Sky News said the world’s leading premium drinks group has appointed the head-hunters Russell Reynolds Associates to identify a replacement.
Ferran, who has been chairman of Diageo since 2017, is one of the most experienced executives in British business and finding a successor to one of the most prestigious jobs in UK boardrooms will be a painstaking process.
Spanish-born Ferran, 67, is also chairman of the parent company of British Airways, International Consolidated Airlines. He has served as an operating partner with BlackRock’s private equity fund and was a partner of private equity firm Lion Capital from 2005 to 2019. He is also a director of Associated British Foods.
He also brought a wealth of drinks experience to Diageo when he succeeded former chairman Franz Humer, who retired in 2017.
He joined Martini & Rossi in 1988 and later became managing director. In 1992, he joined Bacardi and served as regional president for Europe, Middle East and Africa from 1994. He was president and CEO from March 2003 to November 2004.
Rapid change
Ferran, who has a personal stake of more than 300,000 shares in Diageo (worth more than £9m despite the price sliding more than 20% in the past year) has also been a director of Coca-Cola European Partners and SABMiller.
When his successor is appointed, it will mark a period of comparatively rapid change at the top of Diageo.

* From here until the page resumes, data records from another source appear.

[design/flow/run.sh]
#!/bin/bash
# the make line also repeats each setting of config.mk as NAME=value (left out here)
make -C /OpenROAD-flow-scripts/flow DESIGN_CONFIG=/design/flow/config.mk WORK_HOME=/design/flow/orfs CLKGATE_MAP_FILE= finish
==> flow/design.v <==
module datapath (
    part,
    clock,
    value,
    positive,
    reset,
    counter,
    result
);
    input part;
    input clock;
    input [15:0] value;
    input positive;
    input reset;
    output [15:0] counter;
    output [15:0] result;
    wire [15:0] _65 = 16'b0000000000000000;
    wire [15:0] _64 = 16'b0000000000000000;
    wire _102;
    wire _100;
    wire _101;
    wire _103;
    wire [15:0] _104;
    wire _96;
    wire _92;
    wire _93;
    wire _90;
    wire _91;
    wire _94;
    wire _95;
    wire _97;
    wire [15:0] _98;
    wire _86;
    wire _84;
    wire _81;
    wire _82;
    wire _79;
    wire _80;
    wire _83;
    wire _85;
    wire _87;
    wire [15:0] _88;
    wire [41:0] _73 = 42'b000000000000000000000010100011110101110001;
    wire [25:0] _71 = 26'b00000000000000000000000000;
    wire [41:0] _72;
    wire [83:0] _74;
    wire [57:0] _75;
    wire [25:0] _70 = 26'b00000000000000000000000000;
    wire [83:0] _76;
    wire [15:0] _77;
    wire [15:0] _78;
    wire [15:0] _89;
    wire [15:0] _99;
    wire [15:0] _105;
    wire [15:0] _67 = 16'b0000000000000001;
    wire [15:0] _68;
    wire [15:0] _62 = 16'b0000000000000000;
    wire [15:0] _58 = 16'b0000000001100100;
    wire [41:0] _53 = 42'b000000000000000000000010100011110101110001;
    wire [25:0] _51 = 26'b00000000000000000000000000;
    wire [41:0] _52;
    wire [83:0] _54;
    wire [57:0] _55;
    wire [25:0] _50 = 26'b00000000000000000000000000;
    wire [83:0] _56;
    wire [15:0] _57;
    wire [31:0] _59;
    wire [15:0] _60;
    wire [15:0] _48 = 16'b0000000000110010;
    wire [15:0] _44 = 16'b0000000001100100;
    wire [41:0] _39 = 42'b000000000000000000000010100011110101110001;
    wire [25:0] _37 = 26'b00000000000000000000000000;
    wire [41:0] _38;
    wire [83:0] _40;
    wire [57:0] _41;
    wire [25:0] _36 = 26'b00000000000000000000000000;
    wire [83:0] _42;
    wire [15:0] _43;
    wire [31:0] _45;
    wire [15:0] _46;
    wire [15:0] _34;
    wire [15:0] _29 = 16'b0000000001100100;
    wire [41:0] _24 = 42'b000000000000000000000010100011110101110001;
    wire [25:0] _22 = 26'b00000000000000000000000000;
    wire [41:0] _23;
    wire [83:0] _25;
    wire [57:0] _26;
    wire [25:0] _21 = 26'b00000000000000000000000000;
    wire [83:0] _27;
    wire [15:0] _28;
    wire [31:0] _30;
    wire [15:0] _31;
    wire [15:0] _32;
    wire [15:0] _19 = 16'b0000000001100100;
    wire [15:0] _20;
    wire [15:0] _33;
    wire [15:0] _35;
    wire [15:0] _47;
    wire [15:0] _49;
    wire [15:0] _61;
    wire _63;
    wire [15:0] _69;
    wire _2;
    wire [15:0] _106;
    wire [15:0] _107;
    wire [15:0] _3;
    reg [15:0] _66;
    wire vdd = 1'b1;
    wire [15:0] _16 = 16'b0000000000000000;
    wire [15:0] _15 = 16'b0000000000000000;
    wire _6;
    wire [15:0] _137 = 16'b0000000000110010;
    wire [15:0] _133 = 16'b0000000001100100;
    wire [41:0] _128 = 42'b000000000000000000000010100011110101110001;
    wire [25:0] _126 = 26'b00000000000000000000000000;
    wire [41:0] _127;
    wire [83:0] _129;
    wire [57:0] _130;
    wire [25:0] _125 = 26'b00000000000000000000000000;
    wire [83:0] _131;
    wire [15:0] _132;
    wire [31:0] _134;
    wire [15:0] _135;
    wire [15:0] _123;
    wire [15:0] _118 = 16'b0000000001100100;
    wire [41:0] _113 = 42'b000000000000000000000010100011110101110001;
    wire [25:0] _111 = 26'b00000000000000000000000000;
    wire [41:0] _112;
    wire [83:0] _114;
    wire [57:0] _115;
    wire [25:0] _110 = 26'b00000000000000000000000000;
    wire [83:0] _116;
    wire [15:0] _117;
    wire [31:0] _119;
    wire [15:0] _120;
    wire [15:0] _8;
    wire [15:0] _121;
    wire [15:0] _108 = 16'b0000000001100100;
    wire [15:0] _109;
    wire [15:0] _122;
    wire _10;
    wire [15:0] _124;
    wire [15:0] _136;
    wire _12;
    wire [15:0] _138;
    wire [15:0] _13;
    reg [15:0] _18;
    assign _102 = _49 == _62;
    assign _100 = _18 == _62;
    assign _101 = ~ _100;
    assign _103 = _101 & _102;
    assign _104 = _103 ? _67 : _62;
    assign _96 = _49 < _18;
    assign _92 = _49 == _62;
    assign _93 = ~ _92;
    assign _90 = _18 == _62;
    assign _91 = ~ _90;
    assign _94 = _91 & _93;
    assign _95 = _94 & _10;
    assign _97 = _95 & _96;
    assign _98 = _97 ? _67 : _62;
    assign _86 = _18 < _49;
    assign _84 = ~ _10;
    assign _81 = _49 == _62;
    assign _82 = ~ _81;
    assign _79 = _18 == _62;
    assign _80 = ~ _79;
    assign _83 = _80 & _82;
    assign _85 = _83 & _84;
    assign _87 = _85 & _86;
    assign _88 = _87 ? _67 : _62;
    assign _72 = { _71, _8 };
    assign _74 = _72 * _73;
    assign _75 = _74[83:26];
    assign _76 = { _70, _75 };
    assign _77 = _76[15:0];
    assign _78 = _66 + _77;
    assign _89 = _78 + _88;
    assign _99 = _89 + _98;
    assign _105 = _99 + _104;
    assign _68 = _66 + _67;
    assign _52 = { _51, _49 };
    assign _54 = _52 * _53;
    assign _55 = _54[83:26];
    assign _56 = { _50, _55 };
    assign _57 = _56[15:0];
    assign _59 = _57 * _58;
    assign _60 = _59[15:0];
    assign _38 = { _37, _35 };
    assign _40 = _38 * _39;
    assign _41 = _40[83:26];
    assign _42 = { _36, _41 };
    assign _43 = _42[15:0];
    assign _45 = _43 * _44;
    assign _46 = _45[15:0];
    assign _34 = _18 + _32;
    assign _23 = { _22, _8 };
    assign _25 = _23 * _24;
    assign _26 = _25[83:26];
    assign _27 = { _21, _26 };
    assign _28 = _27[15:0];
    assign _30 = _28 * _29;
    assign _31 = _30[15:0];
    assign _32 = _8 - _31;
    assign _20 = _18 + _19;
    assign _33 = _20 - _32;
    assign _35 = _10 ? _34 : _33;
    assign _47 = _35 - _46;
    assign _49 = _12 ? _48 : _47;
    assign _61 = _49 - _60;
    assign _63 = _61 == _62;
    assign _69 = _63 ? _68 : _66;
    assign _2 = part;
    assign _106 = _2 ? _105 : _69;
    assign _107 = _12 ? _62 : _106;
    assign _3 = _107;
    always @(posedge _6) begin
        _66 <= _3;
    end
    assign _6 = clock;
    assign _127 = { _126, _124 };
    assign _129 = _127 * _128;
    assign _130 = _129[83:26];
    assign _131 = { _125, _130 };
    assign _132 = _131[15:0];
    assign _134 = _132 * _133;
    assign _135 = _134[15:0];
    assign _123 = _18 + _121;
    assign _112 = { _111, _8 };
    assign _114 = _112 * _113;
    assign _115 = _114[83:26];
    assign _116 = { _110, _115 };
    assign _117 = _116[15:0];
    assign _119 = _117 * _118;
    assign _120 = _119[15:0];
    assign _8 = value;
    assign _121 = _8 - _120;
    assign _109 = _18 + _108;
    assign _122 = _109 - _121;
    assign _10 = positive;
    assign _124 = _10 ? _123 : _122;
    assign _136 = _124 - _135;
    assign _12 = reset;
    assign _138 = _12 ? _137 : _136;
    assign _13 = _138;
    always @(posedge _6) begin
        _18 <= _13;
    end
    assign counter = _18;
    assign result = _66;
endmodule
Settings: LEC_CHECK=0, CAP_MARGIN=20, CORE_MARGIN=2, CORE_UTILIZATION=67, CTS_CLUSTER_DIAMETER=206, CTS_CLUSTER_SIZE=80, GPL_TIMING_DRIVEN=1, HOLD_SLACK_MARGIN=-0.04, MAX_ROUTING_LAYER=met4, SLEW_MARGIN=10, TNS_END_PERCENT=90; clock period 33.0 ns.
run.sh (not shown) runs the stock make flow with config.mk's settings and CLKGATE_MAP_FILE=.
The starting point reached the layout checks and failed them: negative setup slack.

Chief executive Debra Crew stepped into the top executive role last spring following the sudden death of Sir Ivan Menezes. She had already been nominated to take over on his planned retirement at the end of June.

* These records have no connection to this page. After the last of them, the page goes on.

Design sd_encr_device, start of the top module:
module sd_encr_device (
    input wire clk,                     
    input wire rst,                     
    input wire start,                   
    input wire rw_flag,                 
    output wire done,                   
    output wire sd_clk,
    output wire sd_cs_n,
    output wire sd_mosi,
    input  wire sd_miso,
    input wire key_rw,                  
    input wire key_sel,                 
    input wire [511:0] key_data_in,     
    output wire [511:0] key_data_out    
);
make LEC_CHECK=0 CAP_MARGIN=20 CORE_ASPECT_RATIO=0.71 CORE_MARGIN=2 CORE_UTILIZATION=72 CTS_CLUSTER_DIAMETER=381 CTS_CLUSTER_SIZE=14 PLACE_DENSITY_LB_ADDON=0.0 SETUP_SLACK_MARGIN=1.11 SLEW_MARGIN=20 finish   # period 3.91 ns
run.sh (not shown) runs the stock make flow with config.mk's settings and CLKGATE_MAP_FILE=.
Edit:
MAX_ROUTING_LAYER = met4   (was not set)
TNS_END_PERCENT = 5   (was not set)
=> The changed run completed without violations; clock power stays flat; global-route usage rose by 2.3 points; fmax shrinks by 2.7%; setup slack degrades by 0.091 ns.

Finance director Lavanya Chandrashekar has been in post since summer 2021 following her predecessor Kathryn Mikells moving to become the finance head of ExxonMobil, America’s largest publicly traded oil and gas group.
Shares
Diageo’s shares moved up on the news of the search for a new chairman following months on the slide.
With a market capitalisation of £65bn, it is going through a torrid time in the wake of a profits warning in November following the emergence of extensive overstocking in Latin
America, especially of scotch whisky in Mexico and Brazil.
Last week Crew sought to quell investor anxieties by saying that Diageo was taking rapid action to rectify the problem.
Although profits in this financial year will be muted because of the Latin American debacle, she maintained the group’s long-tern guidance and predicted that it would soon be back on a growth track.
Diageo was approached for a comment on the news by the drinks business.